Eric Goosby, new PEPFAR head
Since its inception in 2003, the United States President’s Emergency Plan for AIDS Relief—PEPFAR—has spent $18.8 billion curbing the HIV epidemic in developing countries. But after providing antiretroviral drugs to more than 2.1 million people, the massive program is now shifting its focus from treatment to prevention.
In May, as part of his federal budget request, US President Barack Obama moved PEPFAR under a new administrative umbrella—the ‘Global Health Initiative’—and suggested a six-year commitment of $51 billion for PEPFAR and malaria programs.
More recently, on 19 June, the US Senate approved the president’s choice of a new PEPFAR leader: Eric Goosby, a physician and former chief executive officer of Pangaea Global AIDS Foundation.
Since his confirmation, Goosby has repeatedly stressed that big changes are in store for PEPFAR—most notably in handing over management responsibilities to local governments overseas and in scaling up prevention efforts. “Prevention is an essential component of PEPFAR and is becoming an increasingly critical priority in the absence of an HIV vaccine or cure,” he told Nature Medicine in an email.
This new focus comes as welcome news to many public health experts. “[PEPFAR] badly needs some new directions,” says Joanne Csete, associate professor of population and family health at Columbia University.
Under PEPFAR’s original mandate, 55% of its budget went toward doling out treatments, compared to 20% for prevention efforts.
“It really was an emergency response,” notes Eran Bendavid, a global public health expert at Stanford University School of Medicine. “The biggest thrust was to place people on antiretrovirals, which was effective at preventing death and making people live longer.” In fact, African countries that received the most PEPFAR support saw 10.5% fewer AIDS deaths per year compared with their neighbors, according to a recent study that Bendavid coauthored (Ann. Intern. Med. 150, 688–695; 2009).
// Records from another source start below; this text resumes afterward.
## design/flow/constraint.sdc

```tcl
current_design delay_timer_ls7212

set clk_period 1.0
set clk_io_pct 0.2

create_clock -name clk0 -period $clk_period [get_ports {clk}]

set non_clock_inputs [all_inputs -no_clocks]
set_input_delay [expr $clk_period * $clk_io_pct] -clock clk0 $non_clock_inputs
set_output_delay [expr $clk_period * $clk_io_pct] -clock clk0 [all_outputs]
```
Unfortunately, scant data exists to estimate the rate of new HIV infections in PEPFAR-supported countries. “There’s really been zero on evaluating the prevention efforts of PEPFAR,” Bendavid says.
According to Bendavid, calculating these numbers would help settle the debate over PEPFAR’s controversial prevention strategy: the first PEPFAR budget, influenced by George W. Bush’s conservative agenda, dictated that one-third of the money for prevention efforts go toward abstinence education programs. Congress removed that earmark in July 2008, but PEPFAR still funds many faith-based organizations that push abstinence, an approach that many experts see as ineffectual.
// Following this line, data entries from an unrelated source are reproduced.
--- run.sh ---
#!/bin/bash
# OpenROAD 26Q1-2900-gdf79404cd8, Yosys 0.63+post, stock flow scripts
make -C /OpenROAD-flow-scripts/flow DESIGN_CONFIG=/design/flow/config.mk WORK_HOME=/design/flow/orfs finish
--- config.mk ---
export PLATFORM = sky130hd
export DESIGN_NAME = axi4_sdio_burst_reader_v1_0_AXI
export DESIGN_NICKNAME = axi4_sdio_burst_reader_v1_0_AXI
export VERILOG_FILES = /design/flow/design.v
export SDC_FILE = /design/flow/constraint.sdc
export NUM_CORES = 4
export LEC_CHECK = 1
export CORE_UTILIZATION = 30
--- constraint.sdc ---
current_design axi4_sdio_burst_reader_v1_0_AXI

set clk_period 3.8
set clk_io_pct 0.2

create_clock -name clk0 -period $clk_period [get_ports {M_AXI_ACLK}]

set non_clock_inputs [all_inputs -no_clocks]
set_input_delay [expr $clk_period * $clk_io_pct] -clock clk0 $non_clock_inputs
set_output_delay [expr $clk_period * $clk_io_pct] -clock clk0 [all_outputs]
--- design.v ---
`timescale 1 ns / 1 ps
module axi4_sdio_burst_reader_v1_0_AXI #(
    parameter integer WRITE_BURST_COUNT = 2,
    parameter C_M_TARGET_SLAVE_BASE_ADDR = 32'h81000000,
    parameter integer C_M_AXI_BURST_LEN = 64,
    parameter integer C_M_AXI_ID_WIDTH = 1,
    parameter integer C_M_AXI_ADDR_WIDTH = 32,
    parameter integer C_M_AXI_DATA_WIDTH = 64
) (
    output logic [ 5:0] bram_addr,
    input  logic [63:0] bram_data,
    input logic start_whole_burst,
    input logic single_sector_burst,
    output logic TXN_DONE,
    output logic ERROR,
    input logic M_AXI_ACLK,
    input logic M_AXI_ARESETN,
    output logic [C_M_AXI_ID_WIDTH-1 : 0] M_AXI_AWID,
    output logic [C_M_AXI_ADDR_WIDTH-1 : 0] M_AXI_AWADDR,
    output logic [7 : 0] M_AXI_AWLEN,
    output logic [2 : 0] M_AXI_AWSIZE,
    output logic [1 : 0] M_AXI_AWBURST,
    output logic M_AXI_AWLOCK,
    output logic [3 : 0] M_AXI_AWCACHE,
    output logic [2 : 0] M_AXI_AWPROT,
    output logic [3 : 0] M_AXI_AWQOS,
    output logic M_AXI_AWVALID,
    input logic M_AXI_AWREADY,
    output logic [C_M_AXI_DATA_WIDTH-1 : 0] M_AXI_WDATA,
    output logic [C_M_AXI_DATA_WIDTH/8-1 : 0] M_AXI_WSTRB,
    output logic M_AXI_WLAST,
    output logic M_AXI_WVALID,
    input logic M_AXI_WREADY,
    input logic [1 : 0] M_AXI_BRESP,
    input logic M_AXI_BVALID,
    output logic M_AXI_BREADY
);
  function integer clogb2(input integer bit_depth);
    begin
      for (clogb2 = 0; bit_depth > 0; clogb2 = clogb2 + 1) bit_depth = bit_depth >> 1;
    end
  endfunction
  localparam integer C_TRANSACTIONS_NUM = clogb2(C_M_AXI_BURST_LEN - 1);
  localparam integer C_MASTER_LENGTH = 12;
  localparam integer C_NO_BURSTS_REQ = C_MASTER_LENGTH - clogb2(
      (C_M_AXI_BURST_LEN * C_M_AXI_DATA_WIDTH / 8) - 1
  );
  localparam IDLE = 1'b0, INIT_WRITE = 1'b1;
  logic mst_exec_state;
  logic [C_M_AXI_ADDR_WIDTH-1 : 0] axi_awaddr;
  logic axi_awvalid;
  logic axi_wlast;
  logic axi_wvalid;
  logic axi_bready;
  logic [C_TRANSACTIONS_NUM : 0] write_index;
  logic [20 : 0] write_burst_counter;
  logic start_single_burst_write;
  logic tx_done;
  logic burst_write_active;
  logic write_resp_error;
  logic wnext;
  logic init_txn_ff;
  logic init_txn_ff2;
  logic init_txn_edge;
  logic init_txn_pulse;
  assign M_AXI_AWID = 'b0;
  assign M_AXI_AWADDR = C_M_TARGET_SLAVE_BASE_ADDR + axi_awaddr;
  assign M_AXI_AWLEN = C_M_AXI_BURST_LEN - 1;
  assign M_AXI_AWSIZE = clogb2((C_M_AXI_DATA_WIDTH / 8) - 1);
  assign M_AXI_AWBURST = 2'b01;
  assign M_AXI_AWLOCK = 1'b0;
  assign M_AXI_AWCACHE = 4'b0011;
  assign M_AXI_AWPROT = 3'h0;
  assign M_AXI_AWQOS = 4'h0;
  assign M_AXI_AWVALID = axi_awvalid;
  assign M_AXI_WSTRB = {(C_M_AXI_DATA_WIDTH / 8) {1'b1}};
  assign M_AXI_WLAST = axi_wlast;
  assign M_AXI_WVALID = axi_wvalid;
  assign M_AXI_BREADY = axi_bready;
  assign init_txn_pulse = (!init_txn_ff2) && init_txn_ff;
  logic [63:0] bram_data_addr0;   
  always_comb begin
    if (burst_write_active) begin   
      bram_addr = write_index + 1;
    end else begin   
      bram_addr = write_index;
    end
  end
  always_comb begin
    if (write_index == 0) begin
      M_AXI_WDATA = bram_data_addr0;
    end else begin   
      M_AXI_WDATA = bram_data;
    end
  end
  always_ff @(posedge M_AXI_ACLK) begin
    if (M_AXI_ARESETN == 0) begin
      bram_data_addr0 <= 64'h0;
    end else if (single_sector_burst) begin   
      bram_data_addr0 <= bram_data;
    end
  end
  assign TXN_DONE = tx_done;
  always_ff @(posedge M_AXI_ACLK) begin
    if (M_AXI_ARESETN == 0) begin
      init_txn_ff  <= 1'b0;
      init_txn_ff2 <= 1'b0;
    end else begin
      init_txn_ff  <= start_whole_burst;
      init_txn_ff2 <= init_txn_ff;
    end
  end
  always_ff @(posedge M_AXI_ACLK) begin
    if (M_AXI_ARESETN == 0 || init_txn_pulse == 1'b1) begin
      axi_awvalid <= 1'b0;
    end   
    else if (~axi_awvalid && start_single_burst_write) begin
      axi_awvalid <= 1'b1;
    end    
    else if (M_AXI_AWREADY && axi_awvalid) begin
      axi_awvalid <= 1'b0;
    end else axi_awvalid <= axi_awvalid;
  end
  always_ff @(posedge M_AXI_ACLK) begin
    if (M_AXI_ARESETN == 0 || init_txn_pulse == 1'b1) begin
      axi_awaddr <= 'b0;
    end else if (M_AXI_AWREADY && axi_awvalid) begin
      axi_awaddr <= axi_awaddr + C_M_AXI_BURST_LEN * C_M_AXI_DATA_WIDTH / 8;   
    end else axi_awaddr <= axi_awaddr;
  end
  assign wnext = M_AXI_WREADY & axi_wvalid;
  always_ff @(posedge M_AXI_ACLK) begin
    if (M_AXI_ARESETN == 0 || init_txn_pulse == 1'b1) begin
      axi_wvalid <= 1'b0;
    end   
    else if (~axi_wvalid && start_single_burst_write) begin
      axi_wvalid <= 1'b1;
    end 
    else if (wnext && axi_wlast) axi_wvalid <= 1'b0;
    else axi_wvalid <= axi_wvalid;
  end
  always_ff @(posedge M_AXI_ACLK) begin
    if (M_AXI_ARESETN == 0 || init_txn_pulse == 1'b1) begin
      axi_wlast <= 1'b0;
    end else if (((write_index == C_M_AXI_BURST_LEN-2 && C_M_AXI_BURST_LEN >= 2) && wnext) || (C_M_AXI_BURST_LEN == 1 )) begin
      axi_wlast <= 1'b1;
    end   
    else if (wnext) axi_wlast <= 1'b0;
    else if (axi_wlast && C_M_AXI_BURST_LEN == 1) axi_wlast <= 1'b0;
    else axi_wlast <= axi_wlast;
  end
  always_ff @(posedge M_AXI_ACLK) begin
    if (M_AXI_ARESETN == 0 || init_txn_pulse == 1'b1 || burst_write_active == 0) begin
      write_index <= 0;  
    end else if (wnext && (write_index != C_M_AXI_BURST_LEN - 1)) begin
      write_index <= write_index + 1;
    end else write_index <= write_index;
  end
  always_ff @(posedge M_AXI_ACLK) begin
    if (M_AXI_ARESETN == 0 || init_txn_pulse == 1'b1) begin
      axi_bready <= 1'b0;
    end else if (M_AXI_BVALID && ~axi_bready) begin
      axi_bready <= 1'b1;
    end else if (axi_bready) begin
      axi_bready <= 1'b0;
    end else axi_bready <= axi_bready;
  end
  assign write_resp_error = axi_bready & M_AXI_BVALID & M_AXI_BRESP[1];
  always_ff @(posedge M_AXI_ACLK) begin
    if (M_AXI_ARESETN == 0 || init_txn_pulse == 1'b1) begin
      write_burst_counter <= 'b0;
    end else if (wnext && axi_wlast) begin
      if (write_burst_counter != WRITE_BURST_COUNT) begin
        write_burst_counter <= write_burst_counter + 1'b1;
      end
    end else write_burst_counter <= write_burst_counter;
  end
  always_ff @(posedge M_AXI_ACLK) begin
    if (M_AXI_ARESETN == 1'b0) begin
      mst_exec_state           <= IDLE;
      start_single_burst_write <= 1'b0;
      ERROR                    <= 1'b0;
      tx_done                  <= 1'b0;
    end else begin
      case (mst_exec_state)
        IDLE:
        if (init_txn_pulse == 1'b1) begin
          mst_exec_state <= INIT_WRITE;
          ERROR <= 1'b0;
          tx_done <= 1'b0;
        end else begin
          mst_exec_state <= IDLE;
        end
        INIT_WRITE: begin
          ERROR <= write_resp_error;
          if ((write_burst_counter == WRITE_BURST_COUNT)) begin
            mst_exec_state <= IDLE;
            tx_done <= 1'b1;
          end else begin
            mst_exec_state <= INIT_WRITE;
            if (~axi_awvalid && ~start_single_burst_write && ~burst_write_active && single_sector_burst) begin
              start_single_burst_write <= 1'b1;
            end else begin
              start_single_burst_write <= 1'b0;   
            end
          end
        end
      endcase
    end
  end   
  always_ff @(posedge M_AXI_ACLK) begin
    if (M_AXI_ARESETN == 0 || init_txn_pulse == 1'b1) burst_write_active <= 1'b0;
    else if (start_single_burst_write) burst_write_active <= 1'b1;
    else if (M_AXI_BVALID && axi_bready) burst_write_active <= 0;
  end
endmodule
==> run_results.csv <==
group,metric,value,unit
job,warnings,29,
clock_network,cts-root-buf,"clkbuf_16",
sta,finalCriticalPeriod,3340,ps
sta,tightest_slew,712,ps
route,wl,15600,um
worst_setup_path,critPathRequiredTime,3040,ps
grt,antenna_found_initial,0,
synth,synth_cell_types,50,
clock_network,cts_setup_buffers,0,
synth,ys_top_cells_by_area,"dfxtp_1, mux2_2, mux2i_1, buf_4, nor2b_1",
worst_setup_path,path_max_fanout,64,
placed_design,dp_hpwl,10500,um
floorplanning,chipHeight,151,um
worst_setup_path,crit_cells,6,
clock_network,path_clk_slew,50,ps
floorplanning,core-area,21400,um2
worst_setup_path,cp_slowest_cell,"dfxtp_1",
route,ant_nets,0,
synth,ff_type,"dfxtp_1",
synth,synth_flops,126,
grt,grt_usage,13.6,%
sta,finalSetupViolCount,0,
route,via_count,5172,
sta,drv_slew,0,
clock_network,cts_tree,"done",
floorplanning,fp_util,31.0,%
synth,syn_avg_cell_area,9.54,um2
clock_network,numCtsBuffers,17,
clock_network,clock-sinks,126,
sta,max_freq,0.299,GHz
synth,synthCells,694,
final_layout,fillers,2083,
route,wl_per_cell,13.9,um
clock_network,htree_levels,4,
job,maxCapViolCount,0,
floorplanning,pin_count,215,
power,p_per_area,395,nW/um2
floorplanning,die_width,151,um
route,viasPerCell,4.61,
placed_design,finalWeightedCongestion,0.806,
route,diodes,0,
synth,ys_area,6620,um2
floorplanning,row_count,53,
route,drc,0,
sta,skew,7.54,ps
worst_setup_path,end_kind,"output port",
clock_network,ctsResizeCount,0,
worst_setup_path,critPathTopFamily,"buffers and inverters",
worst_setup_path,critPathArrivalTime,2580,ps
final_layout,stdcell_count,1121,
grt,grt_pass1_wl,24100,um
route,drt_pass1_iterations,4,
clock_network,clk_latency,410,ps
power,power_leakage,0.00339,uW
synth,edf_count,0,
synth,yosys_warnings,1,
floorplanning,chipArea,22700,um2
worst_setup_path,reg2regPathDepth,5,
sta,rsz0062_at_grt,"false",
clock_network,holdBufCountCts,0,
min_path,hold_depth,1,
synth,top_area_cell,"dfxtp_1",
grt,grt_max_degree,67,
min_path,hold_path_class,"flop to flop",
final_layout,drive_gt1_share,13.1,%
placed_design,port_buffers,170,
power,ir_drop,265,uV
synth,synthArstFlopShare,0,%
synth,synth_seq_share,38.1,%
synth,synthesis.area,6620,um2
synth,yosys_cells,694,
grt,grt_pass1_vias,4596,
worst_setup_path,cp-start-kind,"flop",
sta,timing.setup.tns,0,ps
sta,slew_headroom,52.5,%
sta,fin_crit_sh,87.9,%
worst_setup_path,path_class,"flop to output port",
synth,top_cell_area_share,38.1,%
placed_design,dp_cells,1089,
worst_setup_path,crit_chain,"inv_1 > ha_1 > nand3b_1 > buf_12 > mux2_2 > clkdlybuf4s50_1",
sta,finalHoldViolCount,0,
worst_setup_path,slowest_delay,500,ps
worst_setup_path,path_buffers,3,
final_layout,synthToLayoutAreaGrowth,34.8,%
grt,grt.overflow.total,0,
run_status,outcome,"completed",
clock_network,cts_buffer_depth,2,
route,drtIter0Drc,129,
cell families (layout without fill, tap and decap cells):
kind of cell    count (synthesis)  in the layout  synth area share [%]
compound gates                 69             69                  6.35
xor+xnor                       32             32                  4.23
fa+ha+maj                       7              7                  1.32
buf+inv                       108            219                  9.66
flops                         126            126                  38.1
mux                           129            129                  20.7
other cells                     2             43                 0.113
simple gates                  221            221                  19.5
Csete says more PEPFAR money should be spent on reaching out to groups at high risk for transmitting the virus, particularly the millions of injection drug users. Programs used by Western countries to prevent the spread of HIV through needle sharing among heroin users are illegal or socially condemned in most of sub-Saharan Africa. Methadone programs, for example, are effectively illegal in Kenya.
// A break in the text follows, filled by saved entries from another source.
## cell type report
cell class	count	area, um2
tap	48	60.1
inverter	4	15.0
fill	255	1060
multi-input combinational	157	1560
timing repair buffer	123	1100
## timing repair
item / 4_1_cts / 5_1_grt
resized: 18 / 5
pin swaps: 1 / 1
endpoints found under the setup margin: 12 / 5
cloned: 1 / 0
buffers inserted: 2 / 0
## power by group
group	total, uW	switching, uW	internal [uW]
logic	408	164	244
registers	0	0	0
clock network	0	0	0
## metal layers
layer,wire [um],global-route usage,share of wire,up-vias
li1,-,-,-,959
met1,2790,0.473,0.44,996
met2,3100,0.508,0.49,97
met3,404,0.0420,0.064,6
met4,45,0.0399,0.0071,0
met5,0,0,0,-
## flow/run.sh

```bash
#!/bin/bash
# OpenROAD 26Q1-2900-gdf79404cd8, Yosys 0.63+post, stock flow scripts
make -C /OpenROAD-flow-scripts/flow DESIGN_CONFIG=/design/flow/config.mk WORK_HOME=/design/flow/orfs finish
```

## flow/config.mk

```make
export PLATFORM = sky130hd
export DESIGN_NAME = SLL32bit
export DESIGN_NICKNAME = SLL32bit
export VERILOG_FILES = /design/flow/design.v
export SDC_FILE = /design/flow/constraint.sdc
export NUM_CORES = 4
export LEC_CHECK = 1
export CORE_UTILIZATION = 40
```

## flow/constraint.sdc

```tcl
current_design SLL32bit

set clk_period 3.7
set clk_io_pct 0.2

create_clock -name clk0 -period $clk_period

set non_clock_inputs [all_inputs -no_clocks]
set_input_delay [expr $clk_period * $clk_io_pct] -clock clk0 $non_clock_inputs
set_output_delay [expr $clk_period * $clk_io_pct] -clock clk0 [all_outputs]
```

## flow/design.v

```verilog
module SLL32bit(
	input [31:0]aSLL32bit, bSLL32bit,
    input [4:0]leftShiftAmount,
	output [31:0]sll32bit
);
assign sll32bit[31:0] = bSLL32bit[31:0] << leftShiftAmount[4:0];
endmodule
```

==> run summary <==
Item: results of the latest flow run.

- The total setup violations reported at the end of the flow is 0.
- The average wire per standard cell is 18.3 um.
- The worst pin sits at a relative slew slack of 68.3%.
- The tool warning count is 66.
- The initial antenna violation count is 0.
- The post-layout worst setup margin is roughly 0.065 ns.
- The largest voltage drop on the vdd net is 0.0000747 V.
- Traced cell by cell, the critical path runs through clkdlybuf4s50_1 -> buf_4 -> mux4_2 -> mux2_2 -> mux2i_2 -> o21ai_1 -> clkdlybuf4s50_1.
- The post-cts hold buffer count is 0.
- Pin placement for this block handled 101 I/O pins.
- Post-route period utilization is reported as 98.2%.
- The clock period minus worst slack is 3.63 ns.
- Cells with a size suffix above 1 make up around a third of the layout.
- By area the synthesized netlist is led by sky130_fd_sc_hd__mux4_2 (24%), sky130_fd_sc_hd__mux4_1 (15%), sky130_fd_sc_hd__mux2_2 (11%), sky130_fd_sc_hd__mux2i_1 (5.8%), sky130_fd_sc_hd__a22oi_1 (4.8%).
- Entering global routing, the biggest net connects 18 pins.
- The floorplan step set the die width to 67.7 um.
- Summed over all layers, the routed wires come to 5760 um.
- For this run, the top clock speed supported by timing is 275 MHz.
- The dominant cell type by count on the critical path is sky130_fd_sc_hd__clkdlybuf4s50_1.
- After floorplanning, the die was sized to cover about 0.0046 mm2.
- The run finished with clean final reports.
- The top cell type by area accounts for a little under a quarter of the synthesized area.
- After detailed routing, the number of remaining DRC violations is 0.
- The data required time reported for the critical path is 2.96 ns.
- The cell count listed in synth_stat.txt is around 180.
- Dividing the detail-routed via count by the number of cells gives 6.15.
- The total global-route track usage is 27.6%.
- The critical path arrival is 2.89 ns.
- The final antenna-violating net count is 0.
- The number of different library cells in the post-synthesis netlist is 38.
- The number of clock buffer instances in the layout is 0.
- The maximum fanout encountered on the critical timing path is 3.
- After synthesis, flip-flops and latches occupy 0% of the total area.
- The sequential cells in the finished layout cover a total of 0 um2.
- The total area inside the core boundary comes to 0.00406 mm2.
- The sort of element at the start of the critical path is an input port.
- Per the detail_route report, the via count comes to 1,936.
- Synthesis produced 176 cells.
- The first global-routing pass estimated 8940 um of wire.
- The peak per-stage delay on the critical path is roughly 0.5 ns.
- The most area-hungry cell type in the Yosys netlist is sky130_fd_sc_hd__mux4_2.
- The starting density of the core is 42.5%.
- The slew at the pin closest to its max-slew limit is 0.471 ns.
- The analysis attributes to cell leakage a power of 1.00 nW.
- In the final timing run, aggregate negative setup slack is 0 ns.
- The number of global-route vias before repair is 1,800.
- The area reported by Yosys stat is 0.00172 mm2.
- Port buffering added 69 buffers.
- The number of rows created at floorplan is 23.
- The kind of cell with the highest combined delay on the critical path is multiplexers.
- The number of antenna cells inserted is 0.
- In the placement report, post-DP HPWL is listed as 4680 um.
- In this run the vertical extent of the chip is 67.7 um.
- The synthesis warning total is 0.
- By count the netlist is led by sky130_fd_sc_hd__nor2_1 (21), sky130_fd_sc_hd__mux4_2 (18), sky130_fd_sc_hd__mux2_2 (17).
- The violation tally recorded at the end of detailed-routing iteration 0 is 110.
- The cell with the most instances after synthesis is sky130_fd_sc_hd__nor2_1.
- The timing report shows that the slowest cell on the worst path is sky130_fd_sc_hd__mux4_2.
- The critical path contains buffers and inverters numbering 3 combined.
- Checking hold timing, the worst path is listed with class in -> out.
- The final max-slew violation count recorded for this run is 0.
- Setup slack on the worst path after placement came out at -0.115 ns.
- The worst setup path is captured at an output pin.
- The flow measured a signed area growth from synthesis to layout of 53.0%.
- The iteration count of the initial detailed-routing pass is 4.
- The number of max-cap violations is 0.
- Summing every instance area after synthesis gives 0.00172 mm2.
- The weighted congestion at the end of routability-driven global placement is 0.910.
- The hold violation total from the final report is 0.
- In this run the mean area of a mapped cell was a little under 10 um2.
- The number of sequential cells reported for the layout is 0.
- Per the GRT congestion report, total overflow comes to 0.
- The power per standard cell area is 142 mW/mm2.
- The type of the worst setup path is in -> out.
- In this run the post-CTS setup repair buffer count came out at 0.
- Setup repair after global routing could not meet its margin everywhere.
==> design.v <==
module descrambler (
		  clock ,     
		  reset ,     
		  enable ,    
		  state_out,  
		  bit_in,     
		  bit_out     
		  );  
   input clock ;
   input reset ;
   input enable ;
   input bit_in;
   output [6:0] state_out ;
   output 	bit_out;
   wire 	clock ;
   wire 	reset ;
   wire 	enable ;
   reg [6:0] 	state_out ;
   reg 		bit_out;
   assign feedback =  (bit_in ^ state_out[6] ^ state_out[3]);
   always @ (posedge clock)
     begin : DESCRAMBLER  
	if (reset == 1'b1) begin
	   state_out <= #1 7'bXXXXXXX;
	end
	else if (enable == 1'b1) begin
	   state_out <= {state_out[5], state_out[4], state_out[3],
			 state_out[2], state_out[1], state_out[0],
			 bit_in};
	end
     end  
   always @ (negedge clock)
     begin:DESCRAMBLERDOWN
	bit_out<=feedback;
     end
endmodule
==> run.sh <==
#!/bin/bash
# OpenROAD 26Q1-2900-gdf79404cd8, Yosys 0.63+post, stock flow scripts
make -C /OpenROAD-flow-scripts/flow DESIGN_CONFIG=/design/flow/config.mk WORK_HOME=/design/flow/orfs finish
==> config.mk <==
export PLATFORM = sky130hd
export DESIGN_NAME = descrambler
export DESIGN_NICKNAME = descrambler
export VERILOG_FILES = /design/flow/design.v
export SDC_FILE = /design/flow/constraint.sdc
export NUM_CORES = 4
export LEC_CHECK = 1
export CORE_AREA = 10 10 70 70
export DIE_AREA = 0 0 80 80
==> constraint.sdc <==
current_design descrambler

set clk_period 1.3
set clk_io_pct 0.2

create_clock -name clk0 -period $clk_period [get_ports {clock}]

set non_clock_inputs [all_inputs -no_clocks]
set_input_delay [expr $clk_period * $clk_io_pct] -clock clk0 $non_clock_inputs
set_output_delay [expr $clk_period * $clk_io_pct] -clock clk0 [all_outputs]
“With its extensive programs in a place like Kenya, PEPFAR is very well placed to raise that issue with the government,” notes Csete, who detailed this argument in a June commentary (Lancet 373, 2006–2007; 2009).
Making prevention and treatment services available for these growing numbers of people will require massive new health technology infrastructures, says Catherine Schenck-Yglesias, a Monitoring, Evaluation & Informatics Advisor at Jhpiego, a nonprofit health organization that receives PEPFAR funds.
These technologies range from computerized, long-term medical records to rigorous surveys of which populations are falling through the cracks. “Technology should be provided for host governments to manage their population health programs internally,” Schenck-Yglesias notes.
Goosby, too, says that PEPFAR should encourage local stewardship of healthcare: “increasing country ownership, at the end of the day, is the only way to ensure sustainability in this fight.”